Which is why the trending hashtag around the loss of Burt Shavitz, #BurtLivesOn, is actually an important one. We'll keep on using our Burt's mint lip balms, but we could also use some of Burt's honest, humble, straightforward wisdom on life. 

"I had no desire to be a upward-mobile, rising yuppie."

Shavitz was a reclusive man who held a deep appreciation for nature. He actually worked as a photojournalist for Time and Life after serving in the army in Germany, but he eventually made his way to Maine, where he took up beekeeping. It was after a chance encounter with a single mom, Roxanne Quimby, who was hitchhiking at the time, that the two began working together. 

In the 1980s, Quimby started making products from Shavitz's beeswax and honey, and thus was born the massively successful line of natural products that is known today as Burt's Bees. But his life ambitions were much simpler. He said in the 2013 documentary Burt's Buzz that getting rich wasn't his goal, and being a "rising yuppie" didn't hold any interest for him.

Burt's Buzz/YouTube

"I've been extremely fortunate for an entire lifetime — as long as I wasn't in urban America."

City life never sat well with Shavitz. In a Q&A with the New York Times in 2014, he said that he'd been fortunate enough to learn the beekeeping trade from a "patient, knowledgeable and even-tempered" man. Thank goodness he got out of the city, Shavitz later told a New Yorker reporter, looking at an old photo he'd taken of a dour elderly man. "As soon as I took this shot, I knew that that would be me, 90 years old and unable to go outside, if I didn't get the hell out," he said.

"Everybody has their own idea of what a good place to be is, and this is mine." 

Shavitz moved to Maine after a childhood visit with his parents left him feeling inspired. Sebago Lake in Maine was like "the Garden of Eden," he told the New York Times in 2014, with "all these lakes, ponds and streams, and zero restrictions." Once he moved there, he was perfectly content with his 40 acres of land, saying "it's good and sufficient and it takes good care of me."

Other people may strive for bigger or more beautiful homes, or zip codes in bustling cities. Shavitz never really needed much more than he had. 

Burt's Buzz/YouTube

"A good day is when no one shows up and you don't have to go anywhere."

Shavitz became a sort of living icon for the brand once it took off, as the documentary Burt's Buzz showed. But he obliged not because he had any interest in stardom or renown; his preference always remained for living simply, without the rush and fuss that goes along with chaotic city life and professional striving. 

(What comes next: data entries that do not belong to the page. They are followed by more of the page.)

===== config.mk =====
export PLATFORM = sky130hd
export DESIGN_NAME = move_sequencer
export DESIGN_NICKNAME = d
export VERILOG_FILES = /design/src/rtl/move_sequencer.sv
export SDC_FILE = /design/constraint.sdc
export NUM_CORES = 1
export LEC_CHECK = 0
export BUFFER_PORTS_ARGS = -buffer_cell sky130_fd_sc_hd__buf_2
export CORE_ASPECT_RATIO = 1.2
export CORE_MARGIN = 2
export CORE_UTILIZATION = 45
export CTS_CLUSTER_DIAMETER = 200
export DETAILED_ROUTE_END_ITERATION = 7
export PLACE_DENSITY_LB_ADDON = 0.05
export SLEW_MARGIN = 20
export SYNTH_ARGS = -nofsm -noshare
export SYNTH_HDL_FRONTEND = slang
export SYNTH_SLANG_ARGS = --single-unit

===== constraint.sdc =====
create_clock -name clk -period 3.2 [get_ports clk]
set_input_delay 0.48 -clock clk [delete_from_list [all_inputs] [get_ports clk]]
set_output_delay 0.48 -clock clk [all_outputs]
set_load 0.1 [all_outputs]

===== src/rtl/move_sequencer.sv =====
// -----------------------------------------------------------------------------
// move_seq_pkg + move_sequencer
//
// Purpose: queues cube-rotation commands from a host in a small FIFO and
// issues them to the datapath decoder one at a time. Every rotation is
// followed by a CHECK op; the datapath answers with a zero flag one cycle
// later. The sequencer stops when the cube reports solved, or when the move
// limit is reached while still unsolved.
//
// Ports:
//   clk, rst_n             clock, asynchronous active-low reset
//   cmd_valid/cmd_ready    host push handshake
//   cmd_data[11:0]         {opcode, dst, src}
//   run                    level enable for issuing moves
//   op[15:0], op_valid     instruction word to the decoder {op, dst, src1, src0}
//   zf                     datapath zero flag, valid the cycle after CHECK
//   busy                   FSM is not IDLE
//   solved, abort, bad_cmd sticky status flags
//   move_count[7:0]        rotations issued since reset or clear (saturating)
//   clear                  synchronous clear of flags, move_count and FIFO
// -----------------------------------------------------------------------------

package move_seq_pkg;

  // Shared opcode encodings for the decoder instruction word.
  localparam logic [3:0] OPC_RX90  = 4'h1;
  localparam logic [3:0] OPC_RX180 = 4'h2;
  localparam logic [3:0] OPC_RX270 = 4'h3;
  localparam logic [3:0] OPC_RY90  = 4'h4;
  localparam logic [3:0] OPC_RY180 = 4'h5;
  localparam logic [3:0] OPC_RY270 = 4'h6;
  localparam logic [3:0] OPC_RZ90  = 4'h7;
  localparam logic [3:0] OPC_RZ180 = 4'h8;
  localparam logic [3:0] OPC_CHECK = 4'hC;
  localparam logic [3:0] OPC_JMP   = 4'hE;

  // Only rotations may enter the command FIFO.
  function automatic logic is_rotation(input logic [3:0] opc);
    case (opc)
      OPC_RX90, OPC_RX180, OPC_RX270,
      OPC_RY90, OPC_RY180, OPC_RY270,
      OPC_RZ90, OPC_RZ180: is_rotation = 1'b1;
      default:             is_rotation = 1'b0;
    endcase
  endfunction

endpackage : move_seq_pkg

As Marlow Stern of the Daily Beast put it in 2013, "You've seen Burt Shavitz before ... But the septuagenarian co-founder of Burt's Bees, the ecofriendly personal care products company, isn't too keen on seeing you."

"In the long run, I got the land, and land is everything ... and money is nothing really worth squabbling about."

In Burt's Buzz, Shavitz tells the camera that money wasn't worth much to him. After partnering with Quimby in the 1980s to launch his eponymous company, he said he was forced out after he had an affair with an employee. He ended up with 37 acres of land and an undisclosed amount of money, according to the Seattle Times. 

Quimby later went on to make more than $300 million after selling the company to Clorox, and she disputed that Shavitz had been treated unfairly in the ordeal. But no matter — Shavitz continued to work as a sort of brand ambassador for the company, according to the Daily Beast, and otherwise live as simple as it gets, with no hot water, Internet or television.

Burt's Buzz/YouTube

The rat race, the competition, the career climbing, the city life — if #BurtLivesOn, it can be by reminding us all that none of that is all that essential in the end. Everybody has their own idea of what a good place to be is.